A binding response needs:

  • same transaction_id as the request
  • XOR-MAPPED-ADDRESS pointing at the cradle's address as we see it (i.e. the TCP connection's remote endpoint)
  • MESSAGE-INTEGRITY HMAC-signed with our ICE password (the one we put in the answer SDP — the cradle verifies the request against it)

10.10 DTLS — must be 1.2

The cradle responds to DTLS 1.0 ClientHellos with a fatal handshake_failure(40) alert. Force pyOpenSSL to negotiate DTLS 1.2 only:

ctx = SSL.Context(SSL.DTLS_METHOD)
ctx.set_min_proto_version(SSL.TLS1_2_VERSION)   # maps to DTLS 1.2 in DTLS context
ctx.set_max_proto_version(SSL.TLS1_2_VERSION)
ctx.set_cipher_list(b"DEFAULT:HIGH:!aNULL:!eNULL:!MD5:!RC4")

aiortc's stock cipher list (ECDHE-ECDSA-* only) is also too narrow for the cradle's libwebrtc cipher set. Widening to DEFAULT:HIGH covers the negotiated suite without security loss.

10.11 H.264 RTP depacketization (RFC 6184)

The cradle's video stream is H.264 Baseline @ Level 4.0, OPUS audio. RTP payload type 97 for video, 96 for audio. Standard RFC 6184 packetization:

  • NAL types 1–23: single NAL packet — emit 00 00 00 01 start code + payload as Annex-B.
  • NAL type 28 (FU-A): fragmented unit. Reassemble by tracking start/end bits, then emit start code + reconstructed NAL header + concatenated fragments.
  • NAL type 24 (STAP-A): aggregation. Walk the embedded length-prefixed NAL units and emit each with its own start code.

Output an Annex-B stream and ffmpeg / PyAV decode it directly.

10.12 Session lifetime — application-layer keepAlive required

The crib drops the TCP media connection at exactly 15 s without an application-layer keepalive. Neither STUN consent-freshness nor RTCP receiver reports satisfy this — both transport-layer keepalives can be sent at high frequency and the crib still drops at 15 s.

The right keepalive is a Wowza-style keepAlive command published on the same MQTT signaling topic as the original handshake:

{
  "direction": "play",
  "command":   "keepAlive",
  "streamInfo": {"applicationName": "live",
                 "sessionId": "<same as getOffer>",
                 "streamName": "<our deviceId>"},
  "userData":   {"param1": "value1"}
}

Source: LocalWebRtc.setLocalStreamKeepAlive in the APK. Send every 5 s (the iOS app uses a similar interval).
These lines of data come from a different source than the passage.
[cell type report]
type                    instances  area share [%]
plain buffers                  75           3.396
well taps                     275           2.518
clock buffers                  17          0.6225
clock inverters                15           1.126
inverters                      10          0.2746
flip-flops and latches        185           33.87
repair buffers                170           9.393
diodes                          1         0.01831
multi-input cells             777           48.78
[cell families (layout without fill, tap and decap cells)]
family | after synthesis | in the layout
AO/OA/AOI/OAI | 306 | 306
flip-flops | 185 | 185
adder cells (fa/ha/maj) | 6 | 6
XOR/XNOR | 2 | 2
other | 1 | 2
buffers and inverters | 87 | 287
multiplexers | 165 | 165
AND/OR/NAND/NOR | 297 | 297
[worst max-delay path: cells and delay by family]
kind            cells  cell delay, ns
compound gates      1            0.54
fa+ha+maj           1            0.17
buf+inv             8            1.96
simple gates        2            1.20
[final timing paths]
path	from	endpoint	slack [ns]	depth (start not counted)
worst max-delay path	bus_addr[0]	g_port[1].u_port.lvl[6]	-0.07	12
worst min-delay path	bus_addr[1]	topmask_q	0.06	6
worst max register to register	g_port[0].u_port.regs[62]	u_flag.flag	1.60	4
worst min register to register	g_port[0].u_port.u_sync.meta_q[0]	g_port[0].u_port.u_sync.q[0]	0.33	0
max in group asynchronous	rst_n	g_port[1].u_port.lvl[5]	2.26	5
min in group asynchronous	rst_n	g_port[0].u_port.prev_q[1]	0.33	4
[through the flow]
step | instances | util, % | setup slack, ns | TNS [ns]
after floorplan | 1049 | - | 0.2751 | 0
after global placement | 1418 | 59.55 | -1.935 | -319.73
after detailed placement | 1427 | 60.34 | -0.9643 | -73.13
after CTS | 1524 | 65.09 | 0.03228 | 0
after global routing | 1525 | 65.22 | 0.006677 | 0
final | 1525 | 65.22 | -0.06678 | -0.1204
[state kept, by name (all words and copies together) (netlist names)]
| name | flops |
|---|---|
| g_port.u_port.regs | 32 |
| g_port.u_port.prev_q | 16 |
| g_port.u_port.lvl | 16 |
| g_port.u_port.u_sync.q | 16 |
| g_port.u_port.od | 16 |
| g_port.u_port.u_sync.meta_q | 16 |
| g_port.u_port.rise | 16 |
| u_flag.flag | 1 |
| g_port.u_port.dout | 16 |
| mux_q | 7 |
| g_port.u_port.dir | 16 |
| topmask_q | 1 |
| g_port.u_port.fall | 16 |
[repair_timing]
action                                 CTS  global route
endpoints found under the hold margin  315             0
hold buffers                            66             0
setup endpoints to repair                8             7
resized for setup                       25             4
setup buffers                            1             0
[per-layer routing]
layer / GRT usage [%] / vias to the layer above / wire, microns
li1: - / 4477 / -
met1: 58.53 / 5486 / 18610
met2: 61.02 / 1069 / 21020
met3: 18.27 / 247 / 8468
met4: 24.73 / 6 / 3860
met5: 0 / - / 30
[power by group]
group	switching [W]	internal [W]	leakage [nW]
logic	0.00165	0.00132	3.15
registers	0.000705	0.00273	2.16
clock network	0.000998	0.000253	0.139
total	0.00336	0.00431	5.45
### src/rtl/pbus_lane_mask.sv
module pbus_lane_mask #(
   parameter int NBYTE = 8,
   parameter int BC_W  = 3
) (
   input  logic [NBYTE*8-1:0] din,
   input  logic [BC_W-1:0]    last_byte,
   input  logic               enable,
   output logic [NBYTE*8-1:0] dout
);
   for (genvar i = 0; i < NBYTE; i++) begin : g_lane
      localparam logic [BC_W-1:0] IDX = BC_W'(i);
      assign dout[i*8 +: 8] = (enable && (IDX <= last_byte)) ? din[i*8 +: 8] : 8'h00;
   end
endmodule

### src/rtl/pbus_cmd_seq.sv
module pbus_cmd_seq
   import pbus_cmd_pkg::*;
(
   input  logic      clk,
   input  logic      rst_n,
   input  logic      launch,
   input  logic      req_ready,
   input  logic      rsp_valid,
   input  rsp_code_e rsp_code,
   output logic      req_valid,
   output logic      rsp_ready,
   output logic      accept,
   output logic      complete,
   output logic [3:0] status
);
   chan_state_e state_q;
   logic        coll_q;

   assign req_valid = (state_q == CH_REQ);
   assign rsp_ready = (state_q == CH_WAIT);
   assign accept    = launch && (state_q == CH_IDLE);
   assign complete  = rsp_ready && rsp_valid;

   always_ff @(posedge clk or negedge rst_n) begin
      if (!rst_n) begin
         state_q <= CH_IDLE;
         coll_q  <= 1'b0;
         status  <= 4'h0;
      end else begin
         case (state_q)
            CH_IDLE: if (launch) begin
               state_q <= CH_REQ;
               status  <= 4'h0;
               coll_q  <= 1'b0;
            end
            CH_REQ: begin
               if (launch)    coll_q  <= 1'b1;
               if (req_ready) state_q <= CH_WAIT;
            end
            CH_WAIT: begin
               if (rsp_valid) begin
                  state_q <= CH_IDLE;
                  coll_q  <= 1'b0;
                  status  <= {(rsp_code == RSP_DROP) || coll_q || launch,
                              rsp_code == RSP_DENY,
                              rsp_code == RSP_FAIL,
                              1'b1};
               end else if (launch) begin
                  coll_q <= 1'b1;
               end
            end
            default: state_q <= CH_IDLE;
         endcase
      end
   end

   AST_BUSY_STATUS_ZERO: assert property (@(posedge clk) disable iff (!rst_n)
      (state_q != CH_IDLE) |-> (status == 4'h0));
   AST_ONE_PHASE: assert property (@(posedge clk) disable iff (!rst_n)
      $onehot0({req_valid, rsp_ready}));
   AST_DONE_AFTER_RSP: assert property (@(posedge clk) disable iff (!rst_n)
      (rsp_valid && rsp_ready) |=> status[0]);
   AST_COLLIDE_DROPS: assert property (@(posedge clk) disable iff (!rst_n)
      (rsp_ready && rsp_valid && coll_q) |=> status[3]);
endmodule
[src/rtl/rxo_pkg.sv]
package rxo_pkg;

    localparam int FIELD_W = 9;

    typedef enum logic [1:0] {
        RX_IDLE,
        RX_START,
        RX_DATA,
        RX_STOP
    } rx_state_e;

    typedef struct packed {
        logic [FIELD_W-1:0] field;
        logic               noise;
        logic               frame_err;
        logic               parity_err;
    } rx_word_t;

    function automatic logic vote3(input logic a, input logic b, input logic c);
        return (a & b) | (a & c) | (b & c);
    endfunction

    function automatic logic split3(input logic a, input logic b, input logic c);
        return (a ^ b) | (b ^ c);
    endfunction

endpackage

[src/rtl/rxo_line_sync.sv]
module rxo_line_sync #(
    parameter int   STAGES    = 2,
    parameter logic RESET_VAL = 1'b1
) (
    input  logic clk,
    input  logic rst_n,
    input  logic din,
    output logic dout
);

    logic [STAGES-1:0] sh_d, sh_q;

    generate
        if (STAGES == 1) begin : g_single
            always_comb sh_d = din;
        end else begin : g_chain
            always_comb sh_d = {sh_q[STAGES-2:0], din};
        end
    endgenerate

    always_ff @(posedge clk or negedge rst_n) begin
        if (!rst_n) sh_q <= {STAGES{RESET_VAL}};
        else        sh_q <= sh_d;
    end

    assign dout = sh_q[STAGES-1];

endmodule

[src/rtl/rxo_frame_fsm.sv]
module rxo_frame_fsm
    import rxo_pkg::*;
#(
    parameter int OSR     = 16,
    parameter int FLD_W   = rxo_pkg::FIELD_W
) (
    input  logic     clk,
    input  logic     rst_n,
    input  logic     tick,
    input  logic     line,
    input  logic     en,
    input  logic     cfg_nine,
    input  logic     cfg_par_en,
    input  logic     cfg_par_odd,
    output logic     done,
    output logic     reject,
    output rx_word_t word
);

    localparam int CW = $clog2(OSR + 1);
    localparam int BW = $clog2(FLD_W);
    localparam logic [CW-1:0] CHK_A = CW'(OSR / 2 - 5);
    localparam logic [CW-1:0] CHK_B = CW'(OSR / 2 - 3);
    localparam logic [CW-1:0] CHK_C = CW'(OSR / 2 - 1);
    localparam logic [CW-1:0] MID_A = CW'(OSR / 2);
    localparam logic [CW-1:0] MID_B = CW'(OSR / 2 + 1);
    localparam logic [CW-1:0] MID_C = CW'(OSR / 2 + 2);
    localparam logic [CW-1:0] BIT_END = CW'(OSR);
    localparam logic [BW-1:0] LAST9 = BW'(FLD_W - 1);
    localparam logic [BW-1:0] LAST8 = BW'(FLD_W - 2);

    typedef struct packed {
        rx_state_e          state;
        logic [CW-1:0]      cnt;
        logic [BW-1:0]      idx;
        logic [BW-1:0]      last;
        logic [1:0]         samp;
        logic [FLD_W-1:0]   field;
        logic               noise;
        logic               armed;
        logic               par_en;
        logic               par_odd;
    } fsm_t;

    fsm_t          st_d, st_q;
    logic [CW-1:0] nxt;
    logic          vbit;
    logic          vsplit;

    always_comb begin
        st_d   = st_q;
        done   = 1'b0;
        reject = 1'b0;
        nxt    = st_q.cnt + 1'b1;
        vbit   = vote3(line, st_q.samp[1], st_q.samp[0]);
        vsplit = split3(line, st_q.samp[1], st_q.samp[0]);

        word.field      = st_q.field;
        word.noise      = st_q.noise | vsplit;
        word.frame_err  = ~vbit;
        word.parity_err = st_q.par_en & ((^st_q.field) != st_q.par_odd);

        if (!en) begin
            st_d.state = RX_IDLE;
            st_d.armed = 1'b0;
            st_d.cnt   = '0;
        end else if (tick) begin
            unique case (st_q.state)
                RX_IDLE: begin
                    if (line) begin
                        st_d.armed = 1'b1;
                    end else if (st_q.armed) begin
                        st_d.state   = RX_START;
                        st_d.cnt     = CW'(1);
                        st_d.idx     = '0;
                        st_d.samp    = '0;
                        st_d.field   = '0;
                        st_d.noise   = 1'b0;
                        st_d.armed   = 1'b0;
                        st_d.last    = cfg_nine ? LAST9 : LAST8;
                        st_d.par_en  = cfg_par_en;
                        st_d.par_odd = cfg_par_odd;
                    end
                end
                RX_START: begin
                    st_d.cnt = nxt;
                    if (nxt == CHK_A) begin
                        st_d.samp[0] = line;
                    end else if (nxt == CHK_B) begin
                        st_d.samp[1] = line;
                    end else if (nxt == CHK_C) begin
                        if (vbit) begin
                            reject     = 1'b1;
                            st_d.state = RX_IDLE;
                            st_d.cnt   = '0;
                        end else begin
                            st_d.noise = vsplit;
                        end
                    end else if (nxt == BIT_END) begin
                        st_d.state = RX_DATA;
                        st_d.cnt   = '0;
                    end
                end
                RX_DATA: begin
                    st_d.cnt = nxt;
                    if (nxt == MID_A) begin
                        st_d.samp[0] = line;
                    end else if (nxt == MID_B) begin
                        st_d.samp[1] = line;
                    end else if (nxt == MID_C) begin
                        st_d.field[st_q.idx] = vbit;
                        st_d.noise           = st_q.noise | vsplit;
                    end else if (nxt == BIT_END) begin
                        st_d.cnt = '0;
                        if (st_q.idx == st_q.last) st_d.state = RX_STOP;
                        else                       st_d.idx   = st_q.idx + 1'b1;
                    end
                end
                RX_STOP: begin
                    st_d.cnt = nxt;
                    if (nxt == MID_A) begin
                        st_d.samp[0] = line;
                    end else if (nxt == MID_B) begin
                        st_d.samp[1] = line;
                    end else if (nxt == MID_C) begin
                        done       = 1'b1;
                        st_d.state = RX_IDLE;
                        st_d.cnt   = '0;
                        st_d.armed = vbit;
                    end
                end
                default: st_d.state = RX_IDLE;
            endcase
        end
    end

    always_ff @(posedge clk or negedge rst_n) begin
        if (!rst_n) begin
            st_q       <= '0;
            st_q.state <= RX_IDLE;
        end else begin
            st_q <= st_d;
        end
    end


    en_off_chk: assert property (@(posedge clk) disable iff (!rst_n)
        !en |=> (!done && !reject && st_q.state == RX_IDLE));


    done_idle_chk: assert property (@(posedge clk) disable iff (!rst_n)
        done |=> (st_q.state == RX_IDLE && !done));


    cnt_bound_chk: assert property (@(posedge clk) disable iff (!rst_n)
        st_q.cnt <= BIT_END);


    idx_bound_chk: assert property (@(posedge clk) disable iff (!rst_n)
        (st_q.state != RX_IDLE) |-> (st_q.idx <= st_q.last));

endmodule

[src/rtl/rxo_result_reg.sv]
module rxo_result_reg
    import rxo_pkg::*;
#(
    parameter int FLD_W = rxo_pkg::FIELD_W
) (
    input  logic             clk,
    input  logic             rst_n,
    input  logic             done,
    input  logic             reject,
    input  rx_word_t         word,
    input  logic             host_read,
    output logic [FLD_W-1:0] data,
    output logic             full,
    output logic             overrun,
    output logic             noise,
    output logic             frame_err,
    output logic             parity_err
);

    typedef struct packed {
        logic [FLD_W-1:0] data;
        logic             full;
        logic             ovr;
        logic             nf;
        logic             fe;
        logic             pf;
    } hold_t;

    hold_t r_d, r_q;

    always_comb begin
        r_d = r_q;
        if (host_read) begin
            r_d.full = 1'b0;
            r_d.ovr  = 1'b0;
            r_d.nf   = 1'b0;
            r_d.fe   = 1'b0;
            r_d.pf   = 1'b0;
        end
        if (done) begin
            if (r_q.full && !host_read) begin
                r_d.ovr = 1'b1;
            end else begin
                r_d.data = word.field;
                r_d.full = 1'b1;
                r_d.nf   = word.noise;
                r_d.fe   = word.frame_err;
                r_d.pf   = word.parity_err;
            end
        end
        if (reject) r_d.nf = 1'b1;
    end

    always_ff @(posedge clk or negedge rst_n) begin
        if (!rst_n) r_q <= '0;
        else        r_q <= r_d;
    end

    assign data       = r_q.data;
    assign full       = r_q.full;
    assign overrun    = r_q.ovr;
    assign noise      = r_q.nf;
    assign frame_err  = r_q.fe;
    assign parity_err = r_q.pf;


    rd_clear_chk: assert property (@(posedge clk) disable iff (!rst_n)
        (host_read && !done) |=> (!full && !overrun));


    ovr_keep_chk: assert property (@(posedge clk) disable iff (!rst_n)
        (done && full && !host_read) |=> (overrun && full && $stable(data)));


    rd_load_chk: assert property (@(posedge clk) disable iff (!rst_n)
        (done && host_read) |=> (full && !overrun));

endmodule

[src/rtl/rxo_receiver.sv]
module rxo_receiver
    import rxo_pkg::*;
#(
    parameter int OSR         = 16,
    parameter int SYNC_STAGES = 2
) (
    input  logic       clk,
    input  logic       rst_n,
    input  logic       rt_tick,
    input  logic       rx_line,
    input  logic       rx_en,
    input  logic       cfg_nine,
    input  logic       cfg_par_en,
    input  logic       cfg_par_odd,
    input  logic       host_read,
    output logic [7:0] rx_data,
    output logic       rx_bit8,
    output logic       rx_full,
    output logic       rx_overrun,
    output logic       rx_noise,
    output logic       rx_frame_err,
    output logic       rx_parity_err
);

    localparam int FLD_W = rxo_pkg::FIELD_W;

    logic             line_s;
    logic             f_done;
    logic             f_reject;
    rx_word_t         f_word;
    logic [FLD_W-1:0] held;

    rxo_line_sync #(
        .STAGES    (SYNC_STAGES),
        .RESET_VAL (1'b1)
    ) sync_i (
        .clk   (clk),
        .rst_n (rst_n),
        .din   (rx_line),
        .dout  (line_s)
    );

    rxo_frame_fsm #(
        .OSR   (OSR),
        .FLD_W (FLD_W)
    ) fsm_i (
        .clk         (clk),
        .rst_n       (rst_n),
        .tick        (rt_tick),
        .line        (line_s),
        .en          (rx_en),
        .cfg_nine    (cfg_nine),
        .cfg_par_en  (cfg_par_en),
        .cfg_par_odd (cfg_par_odd),
        .done        (f_done),
        .reject      (f_reject),
        .word        (f_word)
    );

    rxo_result_reg #(
        .FLD_W (FLD_W)
    ) hold_i (
        .clk        (clk),
        .rst_n      (rst_n),
        .done       (f_done),
        .reject     (f_reject),
        .word       (f_word),
        .host_read  (host_read),
        .data       (held),
        .full       (rx_full),
        .overrun    (rx_overrun),
        .noise      (rx_noise),
        .frame_err  (rx_frame_err),
        .parity_err (rx_parity_err)
    );

    assign rx_data = held[7:0];
    assign rx_bit8 = held[8];


    reject_noise_chk: assert property (@(posedge clk) disable iff (!rst_n)
        f_reject |=> (rx_noise && $stable(rx_full)));


    frame_flag_chk: assert property (@(posedge clk) disable iff (!rst_n)
        (f_done && !rx_full && f_word.frame_err) |=> (rx_frame_err && rx_full));

endmodule

[config.mk]
export PLATFORM = sky130hd
export DESIGN_NAME = rxo_receiver
export DESIGN_NICKNAME = d
export VERILOG_FILES = /design/src/rtl/rxo_pkg.sv /design/src/rtl/rxo_line_sync.sv /design/src/rtl/rxo_frame_fsm.sv /design/src/rtl/rxo_result_reg.sv /design/src/rtl/rxo_receiver.sv
export SDC_FILE = /design/constraint.sdc
export NUM_CORES = 1
export LEC_CHECK = 0
export BUFFER_PORTS_ARGS = -buffer_cell sky130_fd_sc_hd__clkbuf_2
export CORE_MARGIN = 2
export CORE_UTILIZATION = 45
export CTS_BUF_LIST = sky130_fd_sc_hd__clkbuf_2
export DETAILED_ROUTE_END_ITERATION = 7
export GPL_ROUTABILITY_DRIVEN = 0
export MAX_ROUTING_LAYER = met4
export SYNTH_ARGS = -nofsm -noshare
export SYNTH_HDL_FRONTEND = slang
export SYNTH_SLANG_ARGS = --single-unit
export TNS_END_PERCENT = 10
[constraint.sdc]
create_clock -name clk -period 3.3 [get_ports clk]
set_input_delay 0.33 -clock clk [delete_from_list [all_inputs] [get_ports clk]]
set_output_delay 0.33 -clock clk [all_outputs]
set_load 0.01 [all_outputs]
==> results of run 1 <==
==> power groups by stage <==
stage | clock (W) | combinational [W] | sequential, W
final | 0.000317 | 0.000190 | 0.000620
after global placement | 0 | 0.000186 | 0.000629
after detailed placement | 0 | 0.000189 | 0.000630
after CTS | 0.000327 | 0.000191 | 0.000621
after global routing | 0.000347 | 0.000213 | 0.000629
after floorplan | 0 | 0.000144 | 0.000618
==> metrics by stage <==
step,hold slack (ns),utilization,total power [W],setup WS (ns)
after detailed placement,0.351,0.499,0.000820,0.521
final,0.0420,0.513,0.00113,0.491
after CTS,0.0124,0.513,0.00114,0.484
after global routing,0.0259,0.513,0.00119,0.306
after floorplan,0.0344,-,0.000762,0.882
after global placement,0.348,0.499,0.000815,0.608
==> cell families (layout without fill, tap and decap cells) <==
group	Yosys count	in the layout	synth area share
mux	25	25	0.105
flops	44	44	0.388
simple gates	112	112	0.202
compound gates	62	62	0.163
buf+inv	24	48	0.0431
fa+ha+maj	14	14	0.0616
xor+xnor	12	12	0.0370
==> placed cells by master, fill, tap and decap left out, types with 7 or more instances in the layout <==
master    synthesis  routed
mux2_2           10      10
a21oi_1          11      11
o211ai_1          8       8
dfrtp_1          42      42
mux2_4            7       7
mux2i_1           7       7
ha_1             14      14
nor2_1           14      14
nand3_1          16      16
inv_1            10      10
nand2_1          43      43
o21ai_0          11      11
xnor2_1           9       9
clkbuf_2          0      27
nand4_1           8       8
==> layer usage <==
metal  track usage  part of all wire
met4        0.0557             0.015
met1         0.289              0.52
met2         0.276              0.42
met3        0.0297             0.043
met5             -                 0
==> worst max-delay path by stage <==
stage	cells after the start	slack [ns]	from	endpoint
floorplan	7	0.88	fsm_i.st_q[24]	hold_i.data[4]
CTS	6	0.48	fsm_i.st_q[23]	hold_i.data[3]
global placement	6	0.61	fsm_i.st_q[23]	hold_i.data[0]
detailed placement	6	0.52	fsm_i.st_q[23]	hold_i.data[2]
finish	6	0.49	fsm_i.st_q[23]	hold_i.data[0]
global route	6	0.31	fsm_i.st_q[23]	hold_i.data[1]
==> cell type report <==
type | count | area [um^2] | area share
clock inverters | 3 | 42.5 | 0.0138
inverters | 11 | 41.3 | 0.0134
well taps | 75 | 93.8 | 0.0304
repair buffers | 29 | 168 | 0.0542
flip-flops and latches | 44 | 1100 | 0.357
clock buffers | 5 | 25.0 | 0.00809
multi-input cells | 225 | 1620 | 0.523
==> timing repair <==
action	4_1_cts	5_1_grt
hold buffers	2	0
endpoints found under the hold margin	25	0
buffers inserted	0	0
==> worst max-delay path: stages, from the launching register on <==
cell and delay, ns:
dfrtp_1 0.54, ha_1 0.36, nor4b_4 0.39, nand3b_2 0.21
or3_4 0.46, a21oi_4 0.40, mux2_2 0.38
==> sequential cells by signal (all words and copies together), names as in the netlist <==
name and flops:
hold_i.parity_err 1, hold_i.overrun 1, hold_i.full 1, fsm_i.st_q 19
sync_i.sh_q 2, hold_i.noise 1, fsm_i.word 9, hold_i.frame_err 1
hold_i.data 9
==> impl_metrics.py, run 1 <==
metrics = {
    "critical_path": {
        "reg2regPathDepth": 6,
        "cp-end-kind": "flip-flop",
        "required_ns": 3.65,
        "worst_r2r_endpoint": "hold_i.data[0]",
        "crit_path_start_kind": "flip-flop",
        "reg2reg_slack_ns": 0.49,
        "crit_arrival_ns": 3.16,
        "crit_fanout": 14,
        "crit_type": "flip-flop to flip-flop",
        "worstReg2RegStart": "fsm_i.st_q[23]",
    },
    "pwr": {
        "p_switching_w": 0.000325,
        "swShare": 0.289,
        "clock_power_share": 0.281,
        "ir_drop_mv": 0.227,
        "leakagePower_nw": 1.40,
        "power.density_mw_per_mm2": 364,
        "p_int_w": 0.000802,
        "combPwrFrac": 0.169,
        "power_frac_seq": 0.550,
    },
    "sta": {
        "fin_tns_setup_ns": 0,
        "slew_headroom": 0.519,
        "finalCritPeriodShare": 0.851,
        "clock_skew_ns": 0.0178,
        "slew_viol_final": 0,
        "worstMarginPinSlew_ns": 0.722,
        "max_freq_mhz": 356,
        "rsz0062_at_grt": "no",
        "hold_violations": 0,
        "period_needed_ns": 2.81,
        "finalSetupViolCount": 0,
    },
    "route": {
        "first_pass_iters": 4,
        "ant_nets": 0,
        "remaining_drc_errors": 0,
        "viasPerCell": 5.72,
        "drt_iter0_drc": 162,
        "wl_mm": 6.29,
        "route.vias.total": 2244,
        "wl_per_cell_um": 16.0,
    },
    "synthesis": {
        "yosys.cell_count.top_type": "nand2_1",
        "synth_cell_types": 59,
        "avgSynthCellArea_um2": 9.71,
        "synth_area_mm2": 0.00284,
        "synth.largest_area_cell": "dfrtp_1",
        "yosysSeqAreaShare": 0.388,
        "synth_edf_count": 0,
        "synth_ff_type": "dfrtp_1",
        "ys_async_sr_fraction": 1.00,
        "yosys_warnings": 0,
        "syn_inst": 293,
        "synthTopCellsByArea": "dfrtp_1, ha_1, nand2_1",
        "yosys.area.top_type_share": 0.370,
        "synth-seq-cells": 44,
        "synthesis.nets": 316,
        "synth_common_cells": "nand2_1, dfrtp_1, nand3_1",
    },
    "finish": {
        "fin_nets": 339,
        "syn_to_final_growth_pct": 8.71,
        "final_cells": 392,
        "antenna_cells": 0,
        "fill_cells": 594,
        "drive_above_1_share": 0.199,
        "fin_area_mm2": 0.00309,
    },
    "place": {
        "hpwl_mm": 4.60,
        "dp_cells": 382,
        "place_area_mm2": 0.00300,
        "port_buffers": 22,
    },
    "global_routing": {
        "track_usage": 0.195,
        "grt_max_degree": 28,
        "grt_pass1_vias": 2153,
        "antenna_found_initial": 0,
        "grt_pass1_wl_mm": 10.8,
        "grt_overflow_total": 0,
    },
    "floorplanning": {
        "num_rows": 28,
        "io_pins": 23,
        "dieWidth_um": 83.5,
        "core_mm2": 0.00603,
        "start_util": 0.472,
        "die_y_um": 83.5,
        "dieArea_mm2": 0.00697,
    },
    "clock_tree": {
        "post_cts_resized": 0,
        "path_clk_slew_ns": 0.25,
        "clock-sinks": 44,
        "cts-root-buf": "clkbuf_2",
        "clockBufferDepth": 2,
        "clkLatencyLatePin_ns": 0.43,
        "htreeDepth": 2,
        "cts_buffers": 5,
        "cts_tree": "built",
    },
    "run": {
        "max-cap-violations": 0,
    },
    "worst_hold_path": {
        "whs_endpoint": "hold_i.overrun",
        "hp-start": "host_read",
        "whs_path_depth": 2,
        "worstHoldPathType": "input port to flip-flop",
    },
    "run_status": {
        "outcome": "completed",
    },
}
Note: power is estimated with default switching activity, not from simulation.
==> inputs of run 2 (changes only) <==
--- a/config.mk
+++ b/config.mk
@@ -7,7 +7,7 @@
 export LEC_CHECK = 0
 export BUFFER_PORTS_ARGS = -buffer_cell sky130_fd_sc_hd__clkbuf_2
 export CORE_MARGIN = 2
-export CORE_UTILIZATION = 45
+export CORE_UTILIZATION = 42
 export CTS_BUF_LIST = sky130_fd_sc_hd__clkbuf_2
 export DETAILED_ROUTE_END_ITERATION = 7
 export GPL_ROUTABILITY_DRIVEN = 0
==> run 2 against run 1 <==
  * Non-clock buffer count is the same
  * Clock power grew 3%
  * Register-to-register slack is essentially flat
  * Sequential power is essentially flat
  * Via count shrank 1.1%
  * Core utilization shrank 3.3 points
  * Critical path depth is the same
  * Count of clock-buffer cells in the layout is the same
  * Combinational power is essentially flat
Verified: with this in place, sessions sustain for the full test window (60+ s with no drop).

10.13 Status — fully working

LocalVideoRoomClient.run() and capture_snapshot() produce decoded JPEG frames from the crib's live LAN stream, end-to-end. The capture_snapshot() convenience function is the recommended entry point for "grab one frame on demand" use cases (e.g. attaching a frame to a security alert).